The cause of Behcet's disease is an autoimmune disorder. This is where an individual's immune system starts reacting against his or her own tissues. The reason it is possible bacterial or viral infection may have a role in its development.
Ulceration from blood test
Who is at risk of Behcet's disease?
Behcet's disease is most common and more serious in people with
Silk Road bloodlines. Silk Road countries include those in the Mediterranean basin, Middle East and Far East; the incidence is around 1 in 10,000 people. However, Behcet's disease is seen worldwide even in those with other ethnic heritage; in the US the incidence is reported to be 1 in 20,000.
In people with Silk Road ancestry, Behcet's disease is more common in men than in women. However, the trend is reversed with more women than men being affected in people of other ethnic origins. The disease can develop at any age but is most common as people reach 20-30 years.
What are the signs and symptoms of Behcet's disease?

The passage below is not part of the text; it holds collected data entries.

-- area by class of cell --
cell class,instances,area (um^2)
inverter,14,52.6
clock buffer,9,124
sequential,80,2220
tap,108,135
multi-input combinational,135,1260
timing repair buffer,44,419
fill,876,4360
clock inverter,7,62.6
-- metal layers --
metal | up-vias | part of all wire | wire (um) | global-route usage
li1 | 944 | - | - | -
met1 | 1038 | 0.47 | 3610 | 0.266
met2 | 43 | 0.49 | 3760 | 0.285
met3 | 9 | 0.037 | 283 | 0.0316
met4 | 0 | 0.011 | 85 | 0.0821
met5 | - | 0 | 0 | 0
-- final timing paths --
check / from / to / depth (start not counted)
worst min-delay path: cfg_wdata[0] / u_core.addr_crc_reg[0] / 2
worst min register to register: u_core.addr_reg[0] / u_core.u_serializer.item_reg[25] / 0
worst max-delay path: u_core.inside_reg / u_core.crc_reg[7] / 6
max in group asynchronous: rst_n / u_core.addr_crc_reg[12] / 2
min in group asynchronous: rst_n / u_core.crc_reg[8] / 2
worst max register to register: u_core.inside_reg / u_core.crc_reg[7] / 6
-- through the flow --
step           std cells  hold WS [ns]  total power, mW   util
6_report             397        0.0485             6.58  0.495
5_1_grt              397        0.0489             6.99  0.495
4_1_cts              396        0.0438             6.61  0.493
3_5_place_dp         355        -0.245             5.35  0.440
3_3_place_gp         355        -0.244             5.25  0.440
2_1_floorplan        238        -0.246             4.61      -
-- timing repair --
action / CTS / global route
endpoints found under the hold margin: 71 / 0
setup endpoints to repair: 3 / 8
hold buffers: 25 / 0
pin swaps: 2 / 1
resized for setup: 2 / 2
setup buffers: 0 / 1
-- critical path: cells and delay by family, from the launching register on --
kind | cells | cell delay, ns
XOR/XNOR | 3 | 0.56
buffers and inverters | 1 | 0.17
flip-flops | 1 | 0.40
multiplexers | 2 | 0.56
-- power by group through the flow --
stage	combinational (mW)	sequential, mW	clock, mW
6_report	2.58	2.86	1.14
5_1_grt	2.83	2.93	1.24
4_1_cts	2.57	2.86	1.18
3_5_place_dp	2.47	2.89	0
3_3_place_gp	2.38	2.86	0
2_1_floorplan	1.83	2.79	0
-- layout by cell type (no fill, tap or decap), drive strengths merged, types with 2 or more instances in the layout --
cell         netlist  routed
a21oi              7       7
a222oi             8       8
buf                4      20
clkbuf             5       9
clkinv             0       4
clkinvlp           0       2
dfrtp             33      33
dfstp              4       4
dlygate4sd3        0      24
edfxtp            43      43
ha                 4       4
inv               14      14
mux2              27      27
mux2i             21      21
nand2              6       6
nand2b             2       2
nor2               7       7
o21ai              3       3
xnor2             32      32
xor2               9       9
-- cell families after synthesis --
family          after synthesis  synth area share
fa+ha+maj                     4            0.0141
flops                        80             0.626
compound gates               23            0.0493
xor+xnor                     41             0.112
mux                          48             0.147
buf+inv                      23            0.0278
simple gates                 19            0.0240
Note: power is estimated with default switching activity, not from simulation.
[config.mk]
export PLATFORM = sky130hd
export DESIGN_NAME = bci_div
export DESIGN_NICKNAME = d
export VERILOG_FILES = /design/src/design/breakpoint_curve_interpolator_defines.svh /design/src/design/bci_pkg.sv /design/src/design/bci_div.sv
export SDC_FILE = /design/constraint.sdc
export NUM_CORES = 2
export LEC_CHECK = 0
export BUFFER_PORTS_ARGS = -buffer_cell sky130_fd_sc_hd__clkbuf_2
export CAP_MARGIN = 15
export CORE_ASPECT_RATIO = 0.7
export CORE_MARGIN = 5
export CORE_UTILIZATION = 60
export DETAILED_ROUTE_END_ITERATION = 8
export GPL_TIMING_DRIVEN = 0
export PLACE_DENSITY = 0.77
export SLEW_MARGIN = 10
export SYNTH_ARGS = -nofsm -noshare
export SYNTH_HDL_FRONTEND = slang
export SYNTH_SLANG_ARGS = --single-unit
[constraint.sdc]
create_clock -name clk -period 8.79 [get_ports clk]
set_clock_uncertainty 0.15 [all_clocks]
set_input_delay 1.758 -clock clk [delete_from_list [all_inputs] [get_ports clk]]
set_output_delay 1.758 -clock clk [all_outputs]
set_load 0.05 [all_outputs]
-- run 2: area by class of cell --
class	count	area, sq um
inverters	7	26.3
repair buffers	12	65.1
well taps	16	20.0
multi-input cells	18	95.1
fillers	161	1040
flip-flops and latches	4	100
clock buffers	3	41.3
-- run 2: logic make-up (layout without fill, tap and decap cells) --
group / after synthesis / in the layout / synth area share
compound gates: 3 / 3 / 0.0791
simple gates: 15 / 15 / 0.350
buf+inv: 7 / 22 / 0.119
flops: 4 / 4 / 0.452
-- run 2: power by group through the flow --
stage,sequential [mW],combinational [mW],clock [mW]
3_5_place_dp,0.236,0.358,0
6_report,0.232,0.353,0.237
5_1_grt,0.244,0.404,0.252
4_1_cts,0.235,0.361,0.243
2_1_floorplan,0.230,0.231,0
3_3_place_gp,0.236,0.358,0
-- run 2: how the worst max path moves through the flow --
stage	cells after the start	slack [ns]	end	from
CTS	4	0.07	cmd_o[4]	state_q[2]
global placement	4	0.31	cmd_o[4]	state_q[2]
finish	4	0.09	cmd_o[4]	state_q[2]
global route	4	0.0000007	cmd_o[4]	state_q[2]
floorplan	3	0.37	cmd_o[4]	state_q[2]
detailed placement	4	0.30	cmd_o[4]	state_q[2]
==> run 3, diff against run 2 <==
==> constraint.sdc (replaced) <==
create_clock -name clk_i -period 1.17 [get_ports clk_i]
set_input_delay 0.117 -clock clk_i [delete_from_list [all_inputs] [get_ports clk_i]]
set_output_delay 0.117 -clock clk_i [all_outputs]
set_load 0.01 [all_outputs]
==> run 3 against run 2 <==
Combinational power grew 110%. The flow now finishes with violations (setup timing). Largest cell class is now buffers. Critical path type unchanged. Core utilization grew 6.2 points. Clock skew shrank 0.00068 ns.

Mouth ulcers are the most common and earliest sign of Behcet's disease. However, before these appear a patient may for a number of years experience a variety of recurrent signs and symptoms that include:
- Sore throats and tonsillitis
- Muscular and joint pain
- Malaise, generalised weakness
- Anorexia, weight loss
- Fluctuations in body temperature
Painful mouth ulcers are usually the first outward sign of Behcet's disease and occur in about 70% of patients. Ulcers can occur anywhere in the mouth including on the tongue and inside the lips and cheeks. They usually last for 1-2 weeks but can remain for as long as 3 weeks.
Other common signs and symptoms indicative of Behcet's disease include:
- Genital ulcers – these ulcers occur less often than mouth ulcers. They are painful and often heal with scarring. They are not genital herpes, which is caused by the herpes virus.
- Eye involvement – uveitis, which is a reddening and swelling of the eye tissue, may occur. The retina may sometimes become involved and if not treated can lead to blindness.
- Skin lesions – painful nodules from erythema nodosum are common. Patients may also have acne-like sores that occur on the arms, legs and trunk.
Less common symptoms include, gastrointestinal problems (e.g. abdominal pain, diarrhoea, vomiting), joint pain and swelling, nervous system problems and blood vessel and circulation problems.